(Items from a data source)
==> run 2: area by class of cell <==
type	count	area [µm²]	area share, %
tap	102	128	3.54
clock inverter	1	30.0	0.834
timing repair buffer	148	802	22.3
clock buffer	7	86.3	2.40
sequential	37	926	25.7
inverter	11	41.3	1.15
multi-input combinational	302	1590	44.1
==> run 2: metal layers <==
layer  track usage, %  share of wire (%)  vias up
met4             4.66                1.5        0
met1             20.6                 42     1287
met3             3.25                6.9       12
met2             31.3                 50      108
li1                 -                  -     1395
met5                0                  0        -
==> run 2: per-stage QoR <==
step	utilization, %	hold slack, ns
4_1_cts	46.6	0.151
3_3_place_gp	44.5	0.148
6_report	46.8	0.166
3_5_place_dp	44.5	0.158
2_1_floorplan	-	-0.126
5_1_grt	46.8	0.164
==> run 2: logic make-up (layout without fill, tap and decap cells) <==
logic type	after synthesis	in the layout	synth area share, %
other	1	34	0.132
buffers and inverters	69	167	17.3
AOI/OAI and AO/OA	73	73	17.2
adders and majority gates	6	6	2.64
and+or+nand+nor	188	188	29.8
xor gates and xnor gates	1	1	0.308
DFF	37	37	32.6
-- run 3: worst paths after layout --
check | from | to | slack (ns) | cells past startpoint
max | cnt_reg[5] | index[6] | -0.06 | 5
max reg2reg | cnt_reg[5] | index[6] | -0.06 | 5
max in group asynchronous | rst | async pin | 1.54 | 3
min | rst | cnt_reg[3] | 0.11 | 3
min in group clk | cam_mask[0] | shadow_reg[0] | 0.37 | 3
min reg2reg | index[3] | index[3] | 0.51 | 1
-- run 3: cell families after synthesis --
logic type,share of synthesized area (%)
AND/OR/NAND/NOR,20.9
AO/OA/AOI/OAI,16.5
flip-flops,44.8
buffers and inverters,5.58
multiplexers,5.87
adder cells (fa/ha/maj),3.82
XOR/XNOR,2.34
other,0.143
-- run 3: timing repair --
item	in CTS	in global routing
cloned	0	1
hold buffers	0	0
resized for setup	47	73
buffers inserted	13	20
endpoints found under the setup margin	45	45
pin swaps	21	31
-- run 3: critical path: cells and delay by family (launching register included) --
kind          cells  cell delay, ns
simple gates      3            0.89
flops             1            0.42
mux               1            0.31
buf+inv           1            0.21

==

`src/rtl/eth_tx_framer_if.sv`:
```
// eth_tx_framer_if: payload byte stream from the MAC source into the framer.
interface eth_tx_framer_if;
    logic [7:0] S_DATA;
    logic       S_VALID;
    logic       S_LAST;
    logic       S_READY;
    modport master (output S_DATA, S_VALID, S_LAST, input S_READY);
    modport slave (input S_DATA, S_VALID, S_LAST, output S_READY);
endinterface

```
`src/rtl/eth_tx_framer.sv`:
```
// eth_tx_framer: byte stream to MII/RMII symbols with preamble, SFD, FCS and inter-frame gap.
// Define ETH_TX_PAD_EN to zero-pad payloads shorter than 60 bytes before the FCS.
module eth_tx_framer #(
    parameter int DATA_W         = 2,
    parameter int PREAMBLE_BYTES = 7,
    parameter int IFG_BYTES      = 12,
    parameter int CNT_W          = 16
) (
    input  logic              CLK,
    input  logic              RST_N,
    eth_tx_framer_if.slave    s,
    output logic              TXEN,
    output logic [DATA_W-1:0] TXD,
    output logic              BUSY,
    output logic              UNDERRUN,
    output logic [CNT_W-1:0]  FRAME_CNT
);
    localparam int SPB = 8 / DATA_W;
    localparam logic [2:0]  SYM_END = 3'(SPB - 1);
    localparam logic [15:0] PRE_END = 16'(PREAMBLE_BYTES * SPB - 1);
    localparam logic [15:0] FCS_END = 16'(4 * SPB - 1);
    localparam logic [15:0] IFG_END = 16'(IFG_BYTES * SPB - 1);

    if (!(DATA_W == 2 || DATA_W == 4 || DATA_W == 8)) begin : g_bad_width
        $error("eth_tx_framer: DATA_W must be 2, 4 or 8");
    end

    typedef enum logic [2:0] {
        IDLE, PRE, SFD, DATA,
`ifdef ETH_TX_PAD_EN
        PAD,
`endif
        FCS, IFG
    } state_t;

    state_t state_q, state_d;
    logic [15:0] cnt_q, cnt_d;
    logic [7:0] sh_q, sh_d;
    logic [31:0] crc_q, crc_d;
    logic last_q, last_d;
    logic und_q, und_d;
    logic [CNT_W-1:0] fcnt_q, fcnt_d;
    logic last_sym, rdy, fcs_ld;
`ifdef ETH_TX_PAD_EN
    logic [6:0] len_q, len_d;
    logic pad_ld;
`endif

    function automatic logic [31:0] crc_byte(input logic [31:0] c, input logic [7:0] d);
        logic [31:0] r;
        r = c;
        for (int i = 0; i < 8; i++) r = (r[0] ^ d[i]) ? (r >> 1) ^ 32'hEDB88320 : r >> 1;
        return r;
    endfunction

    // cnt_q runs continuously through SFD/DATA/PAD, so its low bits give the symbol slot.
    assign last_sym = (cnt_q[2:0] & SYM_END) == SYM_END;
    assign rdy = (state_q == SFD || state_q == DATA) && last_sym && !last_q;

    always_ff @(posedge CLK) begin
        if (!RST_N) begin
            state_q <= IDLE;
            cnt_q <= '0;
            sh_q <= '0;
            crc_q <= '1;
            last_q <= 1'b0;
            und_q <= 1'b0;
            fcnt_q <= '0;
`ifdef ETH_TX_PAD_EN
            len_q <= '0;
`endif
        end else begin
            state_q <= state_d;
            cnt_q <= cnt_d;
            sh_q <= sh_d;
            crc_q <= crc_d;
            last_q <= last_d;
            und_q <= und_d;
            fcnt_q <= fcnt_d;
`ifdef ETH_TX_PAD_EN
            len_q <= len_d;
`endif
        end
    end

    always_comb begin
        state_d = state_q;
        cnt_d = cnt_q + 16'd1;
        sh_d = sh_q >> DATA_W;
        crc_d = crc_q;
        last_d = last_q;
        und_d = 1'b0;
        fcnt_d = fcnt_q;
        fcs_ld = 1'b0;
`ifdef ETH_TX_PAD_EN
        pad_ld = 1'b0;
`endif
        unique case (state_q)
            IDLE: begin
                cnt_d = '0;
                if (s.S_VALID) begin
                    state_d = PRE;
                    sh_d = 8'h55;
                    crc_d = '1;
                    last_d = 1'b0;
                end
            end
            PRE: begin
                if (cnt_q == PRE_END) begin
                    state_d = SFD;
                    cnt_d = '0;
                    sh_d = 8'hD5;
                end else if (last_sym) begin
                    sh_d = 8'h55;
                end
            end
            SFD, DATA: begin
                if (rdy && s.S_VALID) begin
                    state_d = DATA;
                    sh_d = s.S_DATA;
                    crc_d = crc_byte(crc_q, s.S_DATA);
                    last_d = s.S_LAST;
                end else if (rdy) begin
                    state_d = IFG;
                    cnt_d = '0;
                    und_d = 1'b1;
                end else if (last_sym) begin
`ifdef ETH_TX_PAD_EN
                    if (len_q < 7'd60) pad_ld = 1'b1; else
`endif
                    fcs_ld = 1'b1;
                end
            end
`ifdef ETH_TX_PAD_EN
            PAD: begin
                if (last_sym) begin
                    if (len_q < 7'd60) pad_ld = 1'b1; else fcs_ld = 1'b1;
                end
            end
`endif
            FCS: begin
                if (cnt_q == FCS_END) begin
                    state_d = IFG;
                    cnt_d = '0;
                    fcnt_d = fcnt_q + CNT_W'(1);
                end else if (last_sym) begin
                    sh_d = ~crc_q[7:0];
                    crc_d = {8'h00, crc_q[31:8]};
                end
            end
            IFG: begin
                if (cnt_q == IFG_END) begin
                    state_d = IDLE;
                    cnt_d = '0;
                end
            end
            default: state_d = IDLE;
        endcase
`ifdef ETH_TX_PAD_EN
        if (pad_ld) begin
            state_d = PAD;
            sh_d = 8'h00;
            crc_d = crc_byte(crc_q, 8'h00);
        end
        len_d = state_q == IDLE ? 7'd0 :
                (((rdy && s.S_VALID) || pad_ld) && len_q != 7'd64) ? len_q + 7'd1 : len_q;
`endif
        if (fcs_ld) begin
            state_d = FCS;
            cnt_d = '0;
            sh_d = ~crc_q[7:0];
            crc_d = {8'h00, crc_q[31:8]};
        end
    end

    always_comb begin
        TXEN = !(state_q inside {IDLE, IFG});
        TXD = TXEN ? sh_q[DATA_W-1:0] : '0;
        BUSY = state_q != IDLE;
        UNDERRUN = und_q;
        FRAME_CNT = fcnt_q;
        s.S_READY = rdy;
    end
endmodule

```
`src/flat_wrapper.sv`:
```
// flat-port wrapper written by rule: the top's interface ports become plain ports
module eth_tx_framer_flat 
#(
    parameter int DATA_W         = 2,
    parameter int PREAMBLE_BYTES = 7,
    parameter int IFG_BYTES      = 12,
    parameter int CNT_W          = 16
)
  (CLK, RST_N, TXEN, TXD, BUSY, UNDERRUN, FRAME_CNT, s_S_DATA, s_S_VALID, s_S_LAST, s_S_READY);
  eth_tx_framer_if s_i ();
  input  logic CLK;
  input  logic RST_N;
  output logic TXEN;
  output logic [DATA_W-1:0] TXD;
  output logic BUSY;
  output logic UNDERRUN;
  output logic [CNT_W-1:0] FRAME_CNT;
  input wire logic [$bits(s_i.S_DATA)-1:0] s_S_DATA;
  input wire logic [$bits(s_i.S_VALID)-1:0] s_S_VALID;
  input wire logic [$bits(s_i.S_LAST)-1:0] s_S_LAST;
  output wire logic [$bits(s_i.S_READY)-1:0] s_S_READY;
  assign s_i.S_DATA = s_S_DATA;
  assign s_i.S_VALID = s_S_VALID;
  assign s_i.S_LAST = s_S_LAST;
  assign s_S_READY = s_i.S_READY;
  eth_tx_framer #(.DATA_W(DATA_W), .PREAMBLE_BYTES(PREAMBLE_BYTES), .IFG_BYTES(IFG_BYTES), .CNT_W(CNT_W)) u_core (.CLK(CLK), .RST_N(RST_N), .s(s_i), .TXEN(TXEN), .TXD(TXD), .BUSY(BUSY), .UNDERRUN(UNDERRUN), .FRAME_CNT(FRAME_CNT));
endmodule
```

* [EXERCISE DETAILS]
Only the lines above from the one with "xor gates and" through the one with "multiplexers,5.87" should be duplicated, character for character.

* [ANSWER FOR THIS EXERCISE]
xor gates and xnor gates	1	1	0.308
DFF	37	37	32.6
-- run 3: worst paths after layout --
check | from | to | slack (ns) | cells past startpoint
max | cnt_reg[5] | index[6] | -0.06 | 5
max reg2reg | cnt_reg[5] | index[6] | -0.06 | 5
max in group asynchronous | rst | async pin | 1.54 | 3
min | rst | cnt_reg[3] | 0.11 | 3
min in group clk | cam_mask[0] | shadow_reg[0] | 0.37 | 3
min reg2reg | index[3] | index[3] | 0.51 | 1
-- run 3: cell families after synthesis --
logic type,share of synthesized area (%)
AND/OR/NAND/NOR,20.9
AO/OA/AOI/OAI,16.5
flip-flops,44.8
buffers and inverters,5.58
multiplexers,5.87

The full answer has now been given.